What's the harm, eh? Ahhh: just look at how they love colouring in those cappuccinos.

Sunday 7 December 2014

I’m going to die around 2070. If everything goes to plan I’ll end up dribbling porridge in a care home


Stoke-on-Trent, the 22nd century

The future. It used to be so bright and shiny. Think back to old fashioned sci-fi. Metropolis. Barbarella. 2001: A Space Odyssey. Balletic spacecraft, stewardesses serving cappuccinos in zero gravity. Back then the future was something to look forward to. It came with free energy and zero-gravity sex. People assumed that by 1999 they’d be boiling an egg with nuclear power and popping down the chemist’s in a hovership. 

Then come the dirty seventies and cyberpunk and steampunk, and the future got grunged up. Ridley Scott’s Alien brought us a space-age that looked less like a utopia and more like an industrial dispute in space; the L.A. of Blade Runner combined noodle stalls with eternal night and the microclimate of Manchester. 

But the truth about the future is that it’s is neither an unblemished paradise nor an apocalyptic hell. It’s just boring. 

How do I know? Well, I don't - but I have thought about it quite a bit. In fact I’ve done some rough calculations and worked out that if everything goes to plan, I’m due to die sometime around 2070. Think about it: 2070. Close your eyes and what do you see? Boutique cloning perhaps. Wi-Fi brains. Ears rewired by Talk Talk. Mark Zuckerberg projected onto the back of your eyeballs. The future sounds all shiny and exciting until you remember that you’ll be in it; that you'll watching all these things from the fat-arsed impotence of advancing age, with time carving crevices into your skin and each new generation of embryo-faced squealing twenty-somethings smugly redefining the world that you’re struggling so hard to feel relevant in. This is the terrible truth - the future won’t feel like glitzy sci-fi; it’ll feel like an incredibly boring, 24 hour video feed from a geriatric reality show. Albeit with better phones. 

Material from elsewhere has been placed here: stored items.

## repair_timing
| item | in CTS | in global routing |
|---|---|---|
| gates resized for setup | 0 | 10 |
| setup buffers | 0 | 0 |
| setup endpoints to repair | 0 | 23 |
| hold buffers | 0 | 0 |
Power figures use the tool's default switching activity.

The future just ain’t what it used to be

Part of the problem, of course, is that we take our inspiration about the future from famous books and films, which tend to centre around shooting robot prostitutes or coming back to 1984 to save John Connor. Do not be fooled. The future won't look like that. It'll be far, far more boring. Yes, sure, the Times Square of the late twenty first century will probably feature dancing hologram advertisements and other orgasms of cyber-puff if we haven't all been swallowed by rising oceans. But most of us won't be there.We'll be in Wigan. Or Ramsgate. Or in Basingstoke, in an old persons' home. Even in 2070 Basingstoke will still look like Basingstoke; Basingstoke is one of those places that will always look like Basingstoke. The motorway services off a slip-road on the A24 will still be boring in the future - as will rain, or Scrabble, or taking a pee, or Tuesday morning. Even Mark Zuckerberg on the back of your eyeballs won't change that.

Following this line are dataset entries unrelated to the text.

`config.mk`:
```
export PLATFORM = sky130hd
export DESIGN_NAME = mult_sched
export DESIGN_NICKNAME = d
export VERILOG_FILES = /design/src/rtl/mult_sched_pkg.sv /design/src/rtl/mult_sched_rr_picker.sv /design/src/rtl/mult_sched.sv
export SDC_FILE = /design/constraint.sdc
export NUM_CORES = 1
export LEC_CHECK = 0
export CORE_ASPECT_RATIO = 0.8
export CORE_MARGIN = 3
export CORE_UTILIZATION = 37
export CTS_CLUSTER_SIZE = 10
export DETAILED_ROUTE_END_ITERATION = 8
export GPL_ROUTABILITY_DRIVEN = 0
export PLACE_DENSITY = 0.77
export RECOVER_POWER = 25
export SYNTH_ARGS = -nofsm -noshare
export SYNTH_HDL_FRONTEND = slang
export SYNTH_SLANG_ARGS = --single-unit
```
`constraint.sdc`:
```
create_clock -name clock -period 1.41 [get_ports clock]
set_input_delay 0.282 -clock clock [delete_from_list [all_inputs] [get_ports clock]]
set_output_delay 0.282 -clock clock [all_outputs]
set_load 0.02 [all_outputs]
```
`src/rtl/mult_sched_pkg.sv`:
```
`default_nettype none
// ============================================================================
// Module      : mult_sched_pkg
// Description : Shared types and constants for the multiplier scheduler.
// Revision    : 1.0 - initial release
// ============================================================================
package mult_sched_pkg;

    localparam int c_op_w            = 4;
    localparam int c_res_w           = 8;
    localparam int c_n_req_default   = 4;
    localparam int c_timeout_default = 16;

    typedef enum logic [1:0] {
        ST_IDLE  = 2'd0,
        ST_ISSUE = 2'd1,
        ST_WAIT  = 2'd2,
        ST_RESP  = 2'd3
    } state_t;

    // Counter/index width for n values, never narrower than one bit.
    function automatic int idx_w(input int n);
        return (n > 1) ? $clog2(n) : 1;
    endfunction

endpackage
`default_nettype wire

```
`src/rtl/mult_sched_rr_picker.sv`:
```
`default_nettype none
// ============================================================================
// Module      : rr_picker
// Description : Combinational round-robin select, first set req at/after ptr.
// Revision    : 1.0 - initial release
// ============================================================================
module rr_picker
    import mult_sched_pkg::*;
#(
    parameter int N_REQ = c_n_req_default,
    parameter int IDX_W = idx_w(N_REQ)
) (
    input  logic [N_REQ-1:0] req_i,
    input  logic [IDX_W-1:0] rr_ptr_i,
    output logic [IDX_W-1:0] index_o,
    output logic             valid_o
);

    int w_j;

    // Scan offsets from the far end so the nearest hit to the pointer wins.
    always_comb begin
        valid_o = 1'b0;
        index_o = '0;
        w_j     = 0;
        for (int k = N_REQ - 1; k >= 0; k--) begin
            w_j = int'(rr_ptr_i) + k;
            if (w_j >= N_REQ) begin
                w_j = w_j - N_REQ;
            end
            if (req_i[w_j]) begin
                valid_o = 1'b1;
                index_o = IDX_W'(w_j);
            end
        end
    end

endmodule
`default_nettype wire

```
`src/rtl/mult_sched.sv`:
```
`default_nettype none
// ============================================================================
// Module      : mult_sched
// Description : Round-robin scheduler sharing one signed 4x4 multiplier.
// Revision    : 1.0 - initial release
// ============================================================================
module mult_sched
    import mult_sched_pkg::*;
#(
    parameter int N_REQ   = c_n_req_default,
    parameter int TIMEOUT = c_timeout_default
) (
    input  logic                      clock,
    input  logic                      reset,
    input  logic [N_REQ-1:0]          req,
    input  logic [c_op_w*N_REQ-1:0]   a_in,
    input  logic [c_op_w*N_REQ-1:0]   b_in,
    output logic [N_REQ-1:0]          grant,
    output logic [N_REQ-1:0]          ack,
    output logic [c_res_w-1:0]        result,
    output logic                      err,
    output logic                      busy,
    output logic                      mul_start,
    output logic [c_op_w-1:0]         mul_a,
    output logic [c_op_w-1:0]         mul_b,
    input  logic                      mul_done,
    input  logic [c_res_w-1:0]        mul_result
);

    localparam int               IDX_W      = idx_w(N_REQ);
    localparam int               TMR_W      = idx_w(TIMEOUT);
    localparam logic [TMR_W-1:0] c_tmr_last = TMR_W'(TIMEOUT - 1);
    localparam logic [IDX_W-1:0] c_idx_last = IDX_W'(N_REQ - 1);

    state_t               state_q,  state_d;
    logic [IDX_W-1:0]     owner_q,  owner_d;
    logic [IDX_W-1:0]     rr_ptr_q, rr_ptr_d;
    logic [TMR_W-1:0]     timer_q,  timer_d;
    logic [c_op_w-1:0]    opa_q,    opa_d;
    logic [c_op_w-1:0]    opb_q,    opb_d;
    logic [c_res_w-1:0]   result_q, result_d;
    logic                 err_q,    err_d;

    logic [IDX_W-1:0]     pick_idx;
    logic                 pick_valid;
    logic [c_op_w-1:0]    sel_a;
    logic [c_op_w-1:0]    sel_b;

    rr_picker #(
        .N_REQ (N_REQ),
        .IDX_W (IDX_W)
    ) u_picker (
        .req_i    (req),
        .rr_ptr_i (rr_ptr_q),
        .index_o  (pick_idx),
        .valid_o  (pick_valid)
    );

    always_comb begin
        sel_a = '0;
        sel_b = '0;
        for (int i = 0; i < N_REQ; i++) begin
            if (pick_idx == IDX_W'(i)) begin
                sel_a = a_in[i*c_op_w +: c_op_w];
                sel_b = b_in[i*c_op_w +: c_op_w];
            end
        end
    end

    always_ff @(posedge clock) begin
        if (reset) begin
            state_q  <= ST_IDLE;
            owner_q  <= '0;
            rr_ptr_q <= '0;
            timer_q  <= '0;
            opa_q    <= '0;
            opb_q    <= '0;
            result_q <= '0;
            err_q    <= 1'b0;
        end else begin
            state_q  <= state_d;
            owner_q  <= owner_d;
            rr_ptr_q <= rr_ptr_d;
            timer_q  <= timer_d;
            opa_q    <= opa_d;
            opb_q    <= opb_d;
            result_q <= result_d;
            err_q    <= err_d;
        end
    end

    // mul_done only matters in WAIT; every other state drops it.
    always_comb begin
        state_d  = state_q;
        owner_d  = owner_q;
        rr_ptr_d = rr_ptr_q;
        timer_d  = timer_q;
        opa_d    = opa_q;
        opb_d    = opb_q;
        result_d = result_q;
        err_d    = err_q;
        case (state_q)
            ST_IDLE: begin
                if (pick_valid) begin
                    owner_d = pick_idx;
                    opa_d   = sel_a;
                    opb_d   = sel_b;
                    state_d = ST_ISSUE;
                end
            end
            ST_ISSUE: begin
                timer_d = '0;
                state_d = ST_WAIT;
            end
            ST_WAIT: begin
                if (mul_done) begin
                    result_d = mul_result;
                    err_d    = 1'b0;
                    state_d  = ST_RESP;
                end else if (timer_q == c_tmr_last) begin
                    result_d = '0;
                    err_d    = 1'b1;
                    state_d  = ST_RESP;
                end else begin
                    timer_d = timer_q + 1'b1;
                end
            end
            ST_RESP: begin
                rr_ptr_d = (owner_q == c_idx_last) ? '0 : owner_q + 1'b1;
                state_d  = ST_IDLE;
            end
            default: begin
                state_d = ST_IDLE;
            end
        endcase
    end

    assign busy      = (state_q != ST_IDLE);
    assign mul_start = (state_q == ST_ISSUE);
    assign mul_a     = opa_q;
    assign mul_b     = opb_q;
    assign result    = result_q;
    assign err       = err_q;

    always_comb begin
        grant = '0;
        ack   = '0;
        for (int i = 0; i < N_REQ; i++) begin
            grant[i] = busy && (owner_q == IDX_W'(i));
            ack[i]   = (state_q == ST_RESP) && (owner_q == IDX_W'(i));
        end
    end

endmodule
`default_nettype wire

```
==> results.txt, run 1 <==
- Status: finished with violations
- The checks that failed: setup timing.
- The die covers 5040 µm².
- Grouping stages by cell kind, the critical path spends the most delay in simple AND/OR/NAND/NOR gates.
- Dominant cell type by area after synthesis: sky130_fd_sc_hd__dfxtp_1
- Number of global-route vias before repair: 1,780
- The worst hold path begins at mul_a[0].
- The first TritonRoute pass finished after 4 iterations.
- Net switching share of the total power: 0.414
- Counting I/O delays and the setup requirement, the final critical path takes 1620 ps.
* Part of the Yosys area used for sequential elements: 0.346
- CTS built an H-tree with a depth of 1.
- Fraction of the mapped netlist area in compound gates: 0.223
- Ratio of cells with drive above 1 in the final layout: 0.458
* CP Cell Sequence: and2_4 > o221ai_4 > and2_4 > buf_6 > o41ai_4 > nor4_1
- Antenna violations before repair: 0
- The worst hold path passes through 2 cells.
- Entering global routing, the biggest net connects 19 pins.
* Final global-route overflow total: 0
- Logic pwr share: 0.658
* Most frequently used flop master after synthesis: sky130_fd_sc_hd__dfxtp_1
- For this design the ratio of total power to cell area is 1440 nW/µm².
- Number of nets produced by synthesis: 232
- Leading cell types by total area after synthesis: sky130_fd_sc_hd__dfxtp_1, sky130_fd_sc_hd__ha_1, sky130_fd_sc_hd__mux2i_1
- Summing every instance area after synthesis gives 1560 µm².
* Number of warnings printed during yosys synthesis: 0
* Fraction of the mapped netlist area in simple logic gates: 0.221
* Global-route wire length before repair: 8960 µm
- Yosys instantiated no cell more often than sky130_fd_sc_hd__dfxtp_1.
* Fmax: 619 MHz
- The min-delay analysis places its worst path in the category register to register.
- The slowest stage of the critical path belongs to the cell sky130_fd_sc_hd__dfxtp_2.
- Initial drt markers: 80
* Area inside the core boundary: 3930 µm²
- Pin placement for this block handled 74 I/O pins.
* Endpoint kind of the worst setup timing path: register
* Diode insertion count for antenna repair: 0
* Post-detailed-route wirelength per cell: 18.0 µm
- At the end of the flow, the number of nets in the layout was 345.
* Count of input and output buffers: 73
* Post-DR vias/cell: 5.50
- For the final database, setup skew stands at 3.40 ps.
- Setup violations remaining at the end of the flow were counted as 18.
* Main combinational cell family by area after synthesis: compound AO/OA/AOI/OAI gates
- Critical path required time: 1600 ps
* Post-route DRC violation count: 0
* Total wirelength of the detailed-routed design: 6170 µm
* Sequential cell area: 563 µm²
- Startpoint of the worst-slack reg-to-reg timing path: rr_ptr_q[1]
- Together, buffers and inverters on the worst path number 1.
- Standard-cell row count: 20
- Of the post-synthesis cell area, the part taken by muxes is 0.0641.
- TritonCTS built the clock tree.
* Total number of vias: 1,887
- Across every metal layer, demand over resource in global routing totals 0.227.
* Crit-path max FO: 8
- Of the post-synthesis cell area, the dominant cell type holds 0.346.
* Clk_lat worst skew: 290 ps
* Bufs on Longest Clock Path: 2
- Final standard cell utilization of the core: 0.811
- Final period util: 1.15
- In this run the clock root is driven by a sky130_fd_sc_hd__clkbuf_8.
- Worst voltage drop across the vdd grid: 0.000855 V
- Final HPWL from detailed placement: 3510 µm
- Buffers inserted during clock tree synthesis total 3.
- Critical path startpoint category: register
- From left edge to right edge, the die measures 78.6 µm.
- Clock-pin slew was measured on the worst setup and hold paths at 100 ps.
* Count of final hold-check violations: 0
- Of the total power, registers draw 0.237.
- Prior to clock tree synthesis, the placed netlist has a worst setup slack of -673 ps.
- Post-Synth Adder-Cell Area: 0.0721
* Count of unique library cells instantiated by Yosys: 38
* FFs w/ async S/R, synth: 0
- Switching pwr: 1.90 mW
- Of the total synthesized cell area, the portion taken by XOR and XNOR cells is 0.
- Smallest setup slack after layout: -206 ps
- Data arrival time of the critical path: 1800 ps
* Top cell by count, worst path: sky130_fd_sc_hd__and2_4
- Fin. max-slew vios: 0
* Depth of the most critical reg-to-reg path: 6
- The initial utilization of the core area, before any placement, comes to 0.397.
- In this run the remaining antenna-violating nets after routing total 0.
* Type of the worst setup path: register to register
- From synthesis to final layout, the design area changed by 104%.
* Reported leakage power: 1.30 nW
- Worst hold path endpoint: mul_a[0]
* CTS hold repair buffers: 0
- The die is 64.1 µm tall.
- Worst stage delay on the critical path: 360 ps
- The clock net in this run drives a total of 27 sinks.
- Number of flops mapped to enable cells by yosys: 0
- Internal power consumption: 2.68 mW
* Flop2flop setup slack: -210 ps
- Max-capacitance violation count: 0
- Relative contribution of the clock network to total power: 0.105
* Yosys reg bits: 27
- Counting every instance in the synthesized netlist gives 176.
- A synthesized cell averages 8.87 µm².
- Sorting the synthesized cells by how often they occur yields sky130_fd_sc_hd__dfxtp_1, sky130_fd_sc_hd__nor2_1, sky130_fd_sc_hd__inv_1, sky130_fd_sc_hd__nor4_1.
* Slew @ Worst Pin: 360 ps
* Slew Limit Headroom: 0.758
- Fill cells in the final layout number 228.
- Setup repair after global routing could not meet its margin everywhere.
- Area of combinational cells with multiple inputs: 1350 µm²
* Reg-to-reg critical path endpoint: mul_b[1]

This, you see, is the strangest thing about the future: everything you're going through now is just a very slow dress rehearsal for it. The people who will be changing your bedpan in your care home in 2070 aren’t even born yet. The woman who'll replan your town centre is at this very moment watching Peppa Pig over a cup of squirty chocolate milk. If you want to contemplate the real future, your future, remember that a toddler currently spooling mucus into its pram will one day be handing you a melanoma test result with a sympathetic smile and asking if you’re covered for life insurance. 

Life, you see, is just a terminal disease in slow-motion - and one of the symptoms is gradually losing your ability to be suprised by it. I'm already a fair chunk of the way through, and I can report with some confidence that taking a pee is considerably less thrilling the 59,000th time than it was the first. As are Tuesday mornings - or Scrabble. Or Basingstoke. If I'm really lucky, if everything goes to plan and I survive the deaths of most of my loved ones, I’ll end up dribbling porridge in a care home while a nurse who hasn't been born yet empties my bed pan. Maybe those rising oceans aren't such a bad idea after all.